Rainbow, a biomedical engineer at HMS and Spaulding with an interest in biomechanics, helped build the model the researchers used to analyze the throw and also assisted with the interpretation of the results. This work fits with his interest in the complex function of diarthrodial joints, including the intricate articulations in the wrist and mechanics in the foot during walking and running. Understanding the mechanical function of a joint is crucial before effective rehabilitation and injury prevention strategies can be developed, he said.
Beyond the shoulder, other evolutionary changes proved key to generating a powerful throwing motion, Roach said. A twist in the bone of the upper arm and an expanded, mobile waist both gave early humans the ability to store up and then release more of this elastic energy.
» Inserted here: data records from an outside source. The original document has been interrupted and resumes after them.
**src/sv/permutation_unrank_lexicographic_top_defines.svh**
```systemverilog
// ----------------------------------------------------------------------------
// Permutation unrank assertion macros
// Concurrent assertion wrappers on clk, disabled while rst_n is low.
// ----------------------------------------------------------------------------
`ifndef PERMUTATION_UNRANK_LEXICOGRAPHIC_TOP_DEFINES_SVH
`define PERMUTATION_UNRANK_LEXICOGRAPHIC_TOP_DEFINES_SVH

`ifndef SYNTHESIS

// Condition holds at every clock edge out of reset.
`define PUL_ASSERT(lbl, cond) \
  lbl: assert property (@(posedge clk) disable iff (!rst_n) (cond)) \
    else $error("assertion failed");

// Antecedent in one cycle implies consequent in the next.
`define PUL_ASSERT_NEXT(lbl, ante, cons) \
  lbl: assert property (@(posedge clk) disable iff (!rst_n) (ante) |=> (cons)) \
    else $error("assertion failed");

`else

`define PUL_ASSERT(lbl, cond)
`define PUL_ASSERT_NEXT(lbl, ante, cons)

`endif

`endif

```
**src/sv/pul_pkg.sv**
```systemverilog
// ----------------------------------------------------------------------------
// Permutation unrank package
// Fixed widths, controller states and the command and status bundles.
// ----------------------------------------------------------------------------
`default_nettype none

package pul_pkg;

  localparam int RANK_W     = 16;  // rank field width
  localparam int DIV_BITS   = 8;   // quotient bits resolved per divide cycle
  localparam int FIELD_W    = 3;   // position and element field width
  localparam int CFG_W      = 4;   // perm_length register width
  localparam int LEN_RESET  = 8;   // perm_length after reset

  typedef enum logic [1:0] {
    ST_IDLE,
    ST_DIV,
    ST_EMIT
  } pul_state_t;

  typedef struct packed {
    logic load;      // take a new rank, reset counters and pool
    logic div_step;  // resolve DIV_BITS quotient bits
    logic emit;      // pick one element into the output register
  } pul_cmd_t;

  typedef struct packed {
    logic div_end;   // current divide step finishes the last digit
    logic emit_end;  // current emit produces the last element
    logic out_free;  // output register can take a new element
  } pul_status_t;

endpackage

`default_nettype wire

```
**src/sv/permutation_unrank_lexicographic_top.sv**
```systemverilog
// ----------------------------------------------------------------------------
// Permutation unrank, lexicographic order
// Returns the permutation of 0..n-1 at a given rank, one element per transfer.
// ----------------------------------------------------------------------------
// A rank is taken in one transfer and answered by n result transfers in
// position order, the final one marked by out_last. The rank is reduced modulo
// n factorial. One rank is in work at a time: after acceptance the divider
// resolves 8 quotient bits per cycle of the 16-bit rank for each
// factorial-base digit, then one element is picked per cycle when the output
// is not stalled. The next rank is taken while the last element still waits
// in the output register.
// perm_length (0 reads as 1, values above MAX_LEN saturate) may be written at
// any cycle; cfg_ready is always high. Write it only while no item is open.
`default_nettype none

`include "permutation_unrank_lexicographic_top_defines.svh"

module permutation_unrank_lexicographic_top
  import pul_pkg::*;
#(
  parameter int MAX_LEN = 8
) (
  input  wire logic               clk,
  input  wire logic               rst_n,
  input  wire logic               cfg_valid,
  output logic                    cfg_ready,
  input  wire logic [CFG_W-1:0]   cfg_data,
  input  wire logic               in_valid,
  output logic                    in_stall,
  input  wire logic [RANK_W-1:0]  in_rank,
  output logic                    out_valid,
  input  wire logic               out_stall,
  output logic [FIELD_W-1:0]      out_position,
  output logic [FIELD_W-1:0]      out_element,
  output logic                    out_last
);

  pul_cmd_t    cmd;
  pul_status_t status;

  assign cfg_ready = 1'b1;

  pul_ctrl u_ctrl (
    .clk      (clk),
    .rst_n    (rst_n),
    .in_valid (in_valid),
    .status   (status),
    .cmd      (cmd),
    .in_stall (in_stall)
  );

  pul_dp #(
    .MAX_LEN (MAX_LEN)
  ) u_dp (
    .clk          (clk),
    .rst_n        (rst_n),
    .cmd          (cmd),
    .status       (status),
    .cfg_valid    (cfg_valid && cfg_ready),
    .cfg_data     (cfg_data),
    .in_rank      (in_rank),
    .out_valid    (out_valid),
    .out_stall    (out_stall),
    .out_position (out_position),
    .out_element  (out_element),
    .out_last     (out_last)
  );

  `PUL_ASSERT(a_cmd_exclusive, $onehot0({cmd.load, cmd.div_step, cmd.emit}))
  `PUL_ASSERT(a_no_overwrite, !(cmd.emit && out_valid && out_stall))
  `PUL_ASSERT_NEXT(a_busy_after_accept, in_valid && !in_stall, in_stall)

endmodule

`default_nettype wire

```
**src/sv/pul_ctrl.sv**
```systemverilog
// ----------------------------------------------------------------------------
// Permutation unrank controller
// Sequences load, digit extraction and element emission.
// ----------------------------------------------------------------------------
`default_nettype none

module pul_ctrl
  import pul_pkg::*;
(
  input  wire logic        clk,
  input  wire logic        rst_n,
  input  wire logic        in_valid,
  input  wire pul_status_t status,
  output pul_cmd_t         cmd,
  output logic             in_stall
);

  pul_state_t state_r, state_nxt;

  always_ff @(posedge clk) begin
    if (!rst_n) begin
      state_r <= ST_IDLE;
    end else begin
      state_r <= state_nxt;
    end
  end

  always_comb begin
    state_nxt = state_r;
    case (state_r)
      ST_IDLE: begin
        if (in_valid) state_nxt = ST_DIV;
      end
      ST_DIV: begin
        if (status.div_end) state_nxt = ST_EMIT;
      end
      ST_EMIT: begin
        if (status.out_free && status.emit_end) state_nxt = ST_IDLE;
      end
      default: state_nxt = ST_IDLE;
    endcase
  end

  always_comb begin
    cmd      = '0;
    in_stall = 1'b1;
    case (state_r)
      ST_IDLE: begin
        in_stall = 1'b0;
        cmd.load = in_valid;
      end
      ST_DIV: begin
        cmd.div_step = 1'b1;
      end
      ST_EMIT: begin
        cmd.emit = status.out_free;
      end
      default: begin
        cmd = '0;
      end
    endcase
  end

endmodule

`default_nettype wire

```
**src/sv/pul_dp.sv**
```systemverilog
// ----------------------------------------------------------------------------
// Permutation unrank datapath
// Factorial-base digit divider, digit store, element pool and output register.
// ----------------------------------------------------------------------------
`default_nettype none

module pul_dp
  import pul_pkg::*;
#(
  parameter int MAX_LEN = 8
) (
  input  wire logic               clk,
  input  wire logic               rst_n,
  input  wire pul_cmd_t           cmd,
  output pul_status_t             status,
  input  wire logic               cfg_valid,
  input  wire logic [CFG_W-1:0]   cfg_data,
  input  wire logic [RANK_W-1:0]  in_rank,
  output logic                    out_valid,
  input  wire logic               out_stall,
  output logic [FIELD_W-1:0]      out_position,
  output logic [FIELD_W-1:0]      out_element,
  output logic                    out_last
);

  localparam int LW = $clog2(MAX_LEN + 1);  // holds a length 0..MAX_LEN
  localparam int IW = $clog2(MAX_LEN);      // holds an index 0..MAX_LEN-1
  localparam int RW = LW + 1;               // partial remainder during a divide
  localparam int LEN_INIT = (LEN_RESET > MAX_LEN) ? MAX_LEN : LEN_RESET;

  // effective length, clamped on write
  logic [LW-1:0] n_r;
  logic [LW-1:0] n_m1;
  logic [CFG_W-1:0] cfg_clamped;

  always_comb begin
    if (cfg_data == '0) begin
      cfg_clamped = CFG_W'(1);
    end else if (cfg_data > CFG_W'(MAX_LEN)) begin
      cfg_clamped = CFG_W'(MAX_LEN);
    end else begin
      cfg_clamped = cfg_data;
    end
  end

  always_ff @(posedge clk) begin
    if (!rst_n) begin
      n_r <= LW'(LEN_INIT);
    end else if (cfg_valid) begin
      n_r <= LW'(cfg_clamped);
    end
  end

  assign n_m1 = n_r - LW'(1);

  // divider: radix j+1 for digit position n-1-j
  logic [RANK_W-1:0]   q_r;
  logic [LW-1:0]       rem_r;
  logic                half_r;
  logic [IW-1:0]       j_r;
  logic [LW-1:0]       radix;
  logic [RW-1:0]       rem_v;
  logic [DIV_BITS-1:0] qbits;
  logic [IW-1:0]       dig_idx;
  logic [IW-1:0]       dig_r [MAX_LEN];

  assign radix   = LW'(j_r) + LW'(1);
  assign dig_idx = IW'(n_m1 - LW'(j_r));

  always_comb begin
    rem_v = RW'(rem_r);
    qbits = '0;
    for (int b = 0; b < DIV_BITS; b++) begin
      rem_v = {rem_v[RW-2:0], q_r[RANK_W-1-b]};
      if (rem_v >= RW'(radix)) begin
        rem_v = rem_v - RW'(radix);
        qbits[DIV_BITS-1-b] = 1'b1;
      end
    end
  end

  always_ff @(posedge clk) begin
    if (cmd.load) begin
      q_r    <= in_rank;
      rem_r  <= '0;
      half_r <= 1'b0;
      j_r    <= '0;
    end else if (cmd.div_step) begin
      q_r    <= {q_r[RANK_W-DIV_BITS-1:0], qbits};
      half_r <= ~half_r;
      if (half_r) begin
        // remainder is final: store the digit and move to the next radix
        dig_r[dig_idx] <= IW'(rem_v);
        rem_r <= '0;
        j_r   <= j_r + IW'(1);
      end else begin
        rem_r <= LW'(rem_v);
      end
    end
  end

  // pool of unused values, kept sorted and compacted
  logic [IW-1:0] p_r;
  logic [LW-1:0] rm_r;
  logic [IW-1:0] pool_r [MAX_LEN];
  logic [IW-1:0] d_raw;
  logic [IW-1:0] d_sel;
  logic [IW-1:0] pick;
  logic          out_valid_r;

  assign d_raw = dig_r[p_r];
  assign d_sel = (LW'(d_raw) >= rm_r) ? IW'(rm_r - LW'(1)) : d_raw;
  assign pick  = pool_r[d_sel];

  always_ff @(posedge clk) begin
    if (cmd.load) begin
      p_r  <= '0;
      rm_r <= n_r;
      for (int k = 0; k < MAX_LEN; k++) begin
        pool_r[k] <= IW'(k);
      end
    end else if (cmd.emit) begin
      p_r  <= p_r + IW'(1);
      rm_r <= rm_r - LW'(1);
      // close the gap left by the picked value
      for (int k = 0; k < MAX_LEN - 1; k++) begin
        if (IW'(k) >= d_sel) pool_r[k] <= pool_r[k+1];
      end
    end
  end

  // output register
  logic [FIELD_W-1:0] out_position_r;
  logic [FIELD_W-1:0] out_element_r;
  logic               out_last_r;

  always_ff @(posedge clk) begin
    if (!rst_n) begin
      out_valid_r <= 1'b0;
    end else if (cmd.emit) begin
      out_valid_r <= 1'b1;
    end else if (!out_stall) begin
      out_valid_r <= 1'b0;
    end
  end

  always_ff @(posedge clk) begin
    if (cmd.emit) begin
      out_position_r <= FIELD_W'(p_r);
      out_element_r  <= FIELD_W'(pick);
      out_last_r     <= (p_r == IW'(n_m1));
    end
  end

  assign out_valid    = out_valid_r;
  assign out_position = out_position_r;
  assign out_element  = out_element_r;
  assign out_last     = out_last_r;

  assign status.div_end  = half_r && (j_r == IW'(n_m1));
  assign status.emit_end = (p_r == IW'(n_m1));
  assign status.out_free = !out_valid_r || !out_stall;

endmodule

`default_nettype wire
```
“The linchpin is really what’s going on with the shoulder,” Roach said. “When you see the shift from a chimpanzee shoulder to a more relaxed human-like shoulder, that enables this massive energy storage. Many of the evolutionary changes we studied, whether in the torso or the wrist, may predate Homo erectus, but when we see that final change in the shoulder, that’s what brings it all together.”
While the findings help shed light on a critical phase of human evolution, they also hint at a possible solution to a hotly debated question in sports: When it comes to young players, how much throwing is too much?
“It’s a tough question to answer,” Roach said. “The real difference, from an evolutionary perspective, is the frequency with which some folks throw now. To successfully learn to throw and use that ability to hunt, our ancestors would need to throw often, but nothing like the 100 or more high-speed throws that some baseball pitchers throw now in the span of a couple of hours.”
“I think it’s really a case of what we evolved to do being superseded by what we’re now asking athletes to do,” he continued. “Athletes are overusing this capability that gave early humans an evolutionary advantage, and they’re overusing it to the point that injuries are common.”
Ultimately, Lieberman said, the evidence points to one clear conclusion—the ability to throw with speed and accuracy is a uniquely human adaptation, one that played an immeasurably important role in human development.
“Recent research indicates that stone points—the oldest kind of spear point—are about 500,000 years old,” he said. “But people have been killing animals for at least 2 million years, and eating animals for about 2.6 million years.”
“That means that for about 1.5 million years, when people hunted, they basically had nothing more lethal to throw than a pointed wooden stick,” he continued. “If you want to kill something with that, you have to be able to throw that pretty hard, and you have to be accurate. Imagine how important it must have been to our ancestors to throw hard and fast.”
Adapted from a Harvard Gazette news story.